--- config.mk ---
export PLATFORM = sky130hd
export DESIGN_NAME = cpsel_top
export DESIGN_NICKNAME = d
export VERILOG_FILES = /design/src/include/cpsel_pkg.sv /design/src/core/cpsel_sync.sv /design/src/core/cpsel_top.sv
export VERILOG_INCLUDE_DIRS = /design/src /design/src/include
export SDC_FILE = /design/constraint.sdc
export NUM_CORES = 1
export LEC_CHECK = 0
export BUFFER_PORTS_ARGS = -buffer_cell sky130_fd_sc_hd__buf_4
export CORE_ASPECT_RATIO = 0.9
export CORE_UTILIZATION = 56
export DETAILED_ROUTE_END_ITERATION = 16
export PLACE_DENSITY = 0.94
export SLEW_MARGIN = 20
export SYNTH_ARGS = -nofsm -noshare
export SYNTH_HDL_FRONTEND = slang
export SYNTH_SLANG_ARGS = --single-unit
--- constraint.sdc ---
create_clock -name i_core_clk -period 4.93 [get_ports i_core_clk]
set_input_delay 1.2325 -clock i_core_clk [delete_from_list [all_inputs] [get_ports i_core_clk]]
set_output_delay 1.2325 -clock i_core_clk [all_outputs]
set_load 0.05 [all_outputs]
--- src/include/cpsel_defs.svh ---
// Constants for the control port pin function selector.
// Assumes inclusion by bare name from design files only.
`ifndef CPSEL_DEFS_SVH
`define CPSEL_DEFS_SVH
`define CPSEL_IF_MUX 2'h0
`define CPSEL_IF_NONMUX 2'h1
`define CPSEL_IF_SERIAL 2'h2
`define CPSEL_IF_HW 2'h3
`define CPSEL_MODE_W 4
`define CPSEL_ADDR_W 8
`define CPSEL_MODE_T1 4'h0
`define CPSEL_MODE_E1 4'h1
`define CPSEL_MODE_BIT2 2
`define CPSEL_MODE_BIT3 3
`endif

--- src/include/cpsel_pkg.sv ---
// Types for the control port pin function selector.
// Assumes no other package.
package cpsel_pkg;
	typedef enum logic [1:0] {CPSEL_MUX, CPSEL_NONMUX, CPSEL_SERIAL, CPSEL_HW} cpsel_ifmode_t;
	typedef enum logic [1:0] {CPSEL_IDLE, CPSEL_RD, CPSEL_WR} cpsel_acc_t;
endpackage

--- src/core/cpsel_sync.sv ---
// Two-flop synchroniser for a group of pin inputs.
// Assumes a single clock and an active-low asynchronous reset.
`timescale 1ns/10ps
`default_nettype none
module cpsel_sync #(
	parameter int W = 8
) (
	input wire logic i_core_clk,
	input wire logic i_rst_n,
	input wire logic [W-1:0] i_d,
	output logic [W-1:0] o_q
);
	typedef struct packed
	{
		logic [W-1:0] s1;
		logic [W-1:0] s2;
	} cpsel_sync_st_t;
	cpsel_sync_st_t st_r;
	cpsel_sync_st_t st_nxt;
	always_comb
	begin
		st_nxt = st_r;
		st_nxt.s1 = i_d;
		st_nxt.s2 = st_r.s1;
	end
	always_ff @(posedge i_core_clk or negedge i_rst_n)
	begin
		if (!i_rst_n)
			st_r <= '0;
		else
			st_r <= st_nxt;
	end
	assign o_q = st_r.s2;
endmodule
`default_nettype wire

--- src/core/cpsel_top.sv ---
// Control port pin decoder: turns the multifunction strobe pins into bus accesses or hardware straps.
// Assumes pins are asynchronous to i_core_clk; the mode straps stay static during operation.
`timescale 1ns/10ps
`default_nettype none
`include "cpsel_defs.svh"
module cpsel_top (
	input wire logic i_core_clk,
	input wire logic i_rst_n,
	input wire logic [1:0] i_interface_select,
	input wire logic i_bus_style_strap,
	input wire logic i_data_strobe,
	input wire logic i_cs_n,
	input wire logic i_address_strobe_pin,
	input wire logic i_wr_pin,
	input wire logic [7:0] i_ad,
	input wire logic [6:0] i_addr_low,
	input wire logic [3:0] i_tx_mode_core,
	input wire logic [3:0] i_rx_mode_core,
	output logic [1:0] o_if_mode,
	output logic o_rd_pulse,
	output logic o_wr_pulse,
	output logic [7:0] o_addr,
	output logic [7:0] o_wdata,
	output logic o_rx_mode_sel_bit2,
	output logic o_tx_mode_sel_bit3,
	output logic o_clk_prescale_sel_bit1,
	output logic o_line_code_enable,
	output logic o_remote_loopback
);
	localparam int NS = 22;
	logic rst_a_r;
	logic rst_b_r;
	logic [NS-1:0] pins_s;
	typedef struct packed
	{
		cpsel_pkg::cpsel_acc_t acc;
		logic as_d;
		logic [7:0] addr;
		logic [7:0] wdata;
		logic rd_p;
		logic wr_p;
		logic [1:0] ifm;
		logic rxb2;
		logic txb3;
		logic clk_prescale_sel_bit1;
		logic line_code_enable_strap;
		logic remote_loopback_strap;
	} cpsel_st_t;
	cpsel_st_t st_r;
	cpsel_st_t st_nxt;
	logic [1:0] bis;
	logic bus_style_strap;
	logic ds;
	logic cs_n;
	logic cs_act;
	logic as_p;
	logic wr;
	logic [7:0] ad;
	logic [6:0] alo;
	logic rd_act;
	logic wr_act;
	logic hw_coded;
	always_ff @(posedge i_core_clk or negedge i_rst_n)
	begin
		if (!i_rst_n)
		begin
			rst_a_r <= 1'b0;
			rst_b_r <= 1'b0;
		end
		else
		begin
			rst_a_r <= 1'b1;
			rst_b_r <= rst_a_r;
		end
	end
	cpsel_sync #(.W(NS)) u_sync (
		.i_core_clk(i_core_clk),
		.i_rst_n(rst_b_r),
		.i_d({i_interface_select, i_bus_style_strap, i_data_strobe, ~i_cs_n, i_address_strobe_pin, i_wr_pin,
			i_ad, i_addr_low}),
		.o_q(pins_s)
	);
	assign {bis, bus_style_strap, ds, cs_act, as_p, wr, ad, alo} = pins_s;
	// Chip select crosses in its active-high sense, so the synchroniser's reset value reads as deselected.
	assign cs_n = !cs_act;
	// Strobe decode; in data-strobe timing the write pin carries direction (high = read).
	always_comb
	begin
		rd_act = 1'b0;
		wr_act = 1'b0;
		if (bus_style_strap)
		begin
			if ((bis == `CPSEL_IF_NONMUX) ? ds : !ds)
			begin
				rd_act = wr;
				wr_act = !wr;
			end
		end
		else
		begin
			rd_act = !ds;
			wr_act = !wr;
		end
		if (cs_n || bis[1])
		begin
			rd_act = 1'b0;
			wr_act = 1'b0;
		end
	end
	assign hw_coded = (i_rx_mode_core == `CPSEL_MODE_T1) || (i_rx_mode_core == `CPSEL_MODE_E1);
	always_comb
	begin
		st_nxt = st_r;
		st_nxt.rd_p = 1'b0;
		st_nxt.wr_p = 1'b0;
		st_nxt.as_d = as_p;
		st_nxt.ifm = bis;
		if (bis == `CPSEL_IF_MUX && as_p && !st_r.as_d)
			st_nxt.addr = ad;
		else if (bis == `CPSEL_IF_NONMUX)
			st_nxt.addr = {as_p, alo};
		case (st_r.acc)
			cpsel_pkg::CPSEL_IDLE:
			begin
				if (rd_act)
				begin
					st_nxt.acc = cpsel_pkg::CPSEL_RD;
					st_nxt.rd_p = 1'b1;
				end
				else if (wr_act)
					st_nxt.acc = cpsel_pkg::CPSEL_WR;
			end
			cpsel_pkg::CPSEL_RD:
			begin
				if (!rd_act)
					st_nxt.acc = cpsel_pkg::CPSEL_IDLE;
			end
			cpsel_pkg::CPSEL_WR:
			begin
				st_nxt.wdata = ad;
				if (!wr_act)
				begin
					st_nxt.acc = cpsel_pkg::CPSEL_IDLE;
					st_nxt.wr_p = 1'b1;
				end
			end
			default:
				st_nxt.acc = cpsel_pkg::CPSEL_IDLE;
		endcase
		if (bis == `CPSEL_IF_HW)
		begin
			st_nxt.acc = cpsel_pkg::CPSEL_IDLE;
			st_nxt.rd_p = 1'b0;
			st_nxt.wr_p = 1'b0;
			st_nxt.rxb2 = ds;
			st_nxt.txb3 = wr;
			st_nxt.clk_prescale_sel_bit1 = as_p;
			st_nxt.line_code_enable_strap = bus_style_strap && hw_coded;
			st_nxt.remote_loopback_strap = cs_n && (i_tx_mode_core == i_rx_mode_core);
		end
		else
		begin
			st_nxt.rxb2 = 1'b0;
			st_nxt.txb3 = 1'b0;
			st_nxt.clk_prescale_sel_bit1 = 1'b0;
			st_nxt.line_code_enable_strap = 1'b0;
			st_nxt.remote_loopback_strap = 1'b0;
		end
	end
	always_ff @(posedge i_core_clk or negedge rst_b_r)
	begin
		if (!rst_b_r)
			st_r <= '0;
		else
			st_r <= st_nxt;
	end
	assign o_if_mode = st_r.ifm;
	assign o_rd_pulse = st_r.rd_p;
	assign o_wr_pulse = st_r.wr_p;
	assign o_addr = st_r.addr;
	assign o_wdata = st_r.wdata;
	assign o_rx_mode_sel_bit2 = st_r.rxb2;
	assign o_tx_mode_sel_bit3 = st_r.txb3;
	assign o_clk_prescale_sel_bit1 = st_r.clk_prescale_sel_bit1;
	assign o_line_code_enable = st_r.line_code_enable_strap;
	assign o_remote_loopback = st_r.remote_loopback_strap;

	chk_cs_blocks: assert property (@(posedge i_core_clk) disable iff (!rst_b_r)
		$past(cs_n) && $past(bis) != `CPSEL_IF_HW && $past(st_r.acc) == cpsel_pkg::CPSEL_IDLE |-> !o_rd_pulse)
		else $error("read pulse with chip select high");
	chk_ale_capture: assert property (@(posedge i_core_clk) disable iff (!rst_b_r)
		bis == `CPSEL_IF_MUX && $rose(as_p) && $stable(bis) |=> o_addr == $past(ad))
		else $error("address not latched on strobe edge");
	chk_a7_map: assert property (@(posedge i_core_clk) disable iff (!rst_b_r)
		bis == `CPSEL_IF_NONMUX |=> o_addr[7] == $past(as_p))
		else $error("address bit 7 wrong");
	chk_hw_prescale: assert property (@(posedge i_core_clk) disable iff (!rst_b_r)
		bis == `CPSEL_IF_HW |=> o_clk_prescale_sel_bit1 == $past(as_p))
		else $error("prescale bit wrong");
	chk_hw_rxbit: assert property (@(posedge i_core_clk) disable iff (!rst_b_r)
		bis == `CPSEL_IF_HW |=> o_rx_mode_sel_bit2 == $past(ds))
		else $error("rx mode bit wrong");
	chk_hw_txbit: assert property (@(posedge i_core_clk) disable iff (!rst_b_r)
		bis == `CPSEL_IF_HW |=> o_tx_mode_sel_bit3 == $past(wr))
		else $error("tx mode bit wrong");
	chk_line_code: assert property (@(posedge i_core_clk) disable iff (!rst_b_r)
		o_line_code_enable |-> o_if_mode == `CPSEL_IF_HW)
		else $error("line code outside hardware mode");
	chk_line_valid: assert property (@(posedge i_core_clk) disable iff (!rst_b_r)
		bis == `CPSEL_IF_HW |=> o_line_code_enable == ($past(bus_style_strap) &&
		($past(i_rx_mode_core) == `CPSEL_MODE_T1 || $past(i_rx_mode_core) == `CPSEL_MODE_E1)))
		else $error("line code enable wrong in hardware mode");
	chk_loopback: assert property (@(posedge i_core_clk) disable iff (!rst_b_r)
		bis == `CPSEL_IF_HW && cs_n && i_tx_mode_core != i_rx_mode_core |=> !o_remote_loopback)
		else $error("loopback with mismatched modes");
	chk_no_hw_access: assert property (@(posedge i_core_clk) disable iff (!rst_b_r)
		o_if_mode == `CPSEL_IF_HW |-> !o_wr_pulse && !o_rd_pulse)
		else $error("access in hardware mode");
	cov_read: cover property (@(posedge i_core_clk) disable iff (!rst_b_r) o_rd_pulse);
	cov_write: cover property (@(posedge i_core_clk) disable iff (!rst_b_r) o_wr_pulse);
	cov_loop: cover property (@(posedge i_core_clk) disable iff (!rst_b_r) o_remote_loopback);
endmodule
`default_nettype wire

|---|

Copy, please, every line from the start of the entries down to the line that holds "export SLEW_MARGIN = 20", with both of those lines included and no others.

--- config.mk ---
export PLATFORM = sky130hd
export DESIGN_NAME = cpsel_top
export DESIGN_NICKNAME = d
export VERILOG_FILES = /design/src/include/cpsel_pkg.sv /design/src/core/cpsel_sync.sv /design/src/core/cpsel_top.sv
export VERILOG_INCLUDE_DIRS = /design/src /design/src/include
export SDC_FILE = /design/constraint.sdc
export NUM_CORES = 1
export LEC_CHECK = 0
export BUFFER_PORTS_ARGS = -buffer_cell sky130_fd_sc_hd__buf_4
export CORE_ASPECT_RATIO = 0.9
export CORE_UTILIZATION = 56
export DETAILED_ROUTE_END_ITERATION = 16
export PLACE_DENSITY = 0.94
export SLEW_MARGIN = 20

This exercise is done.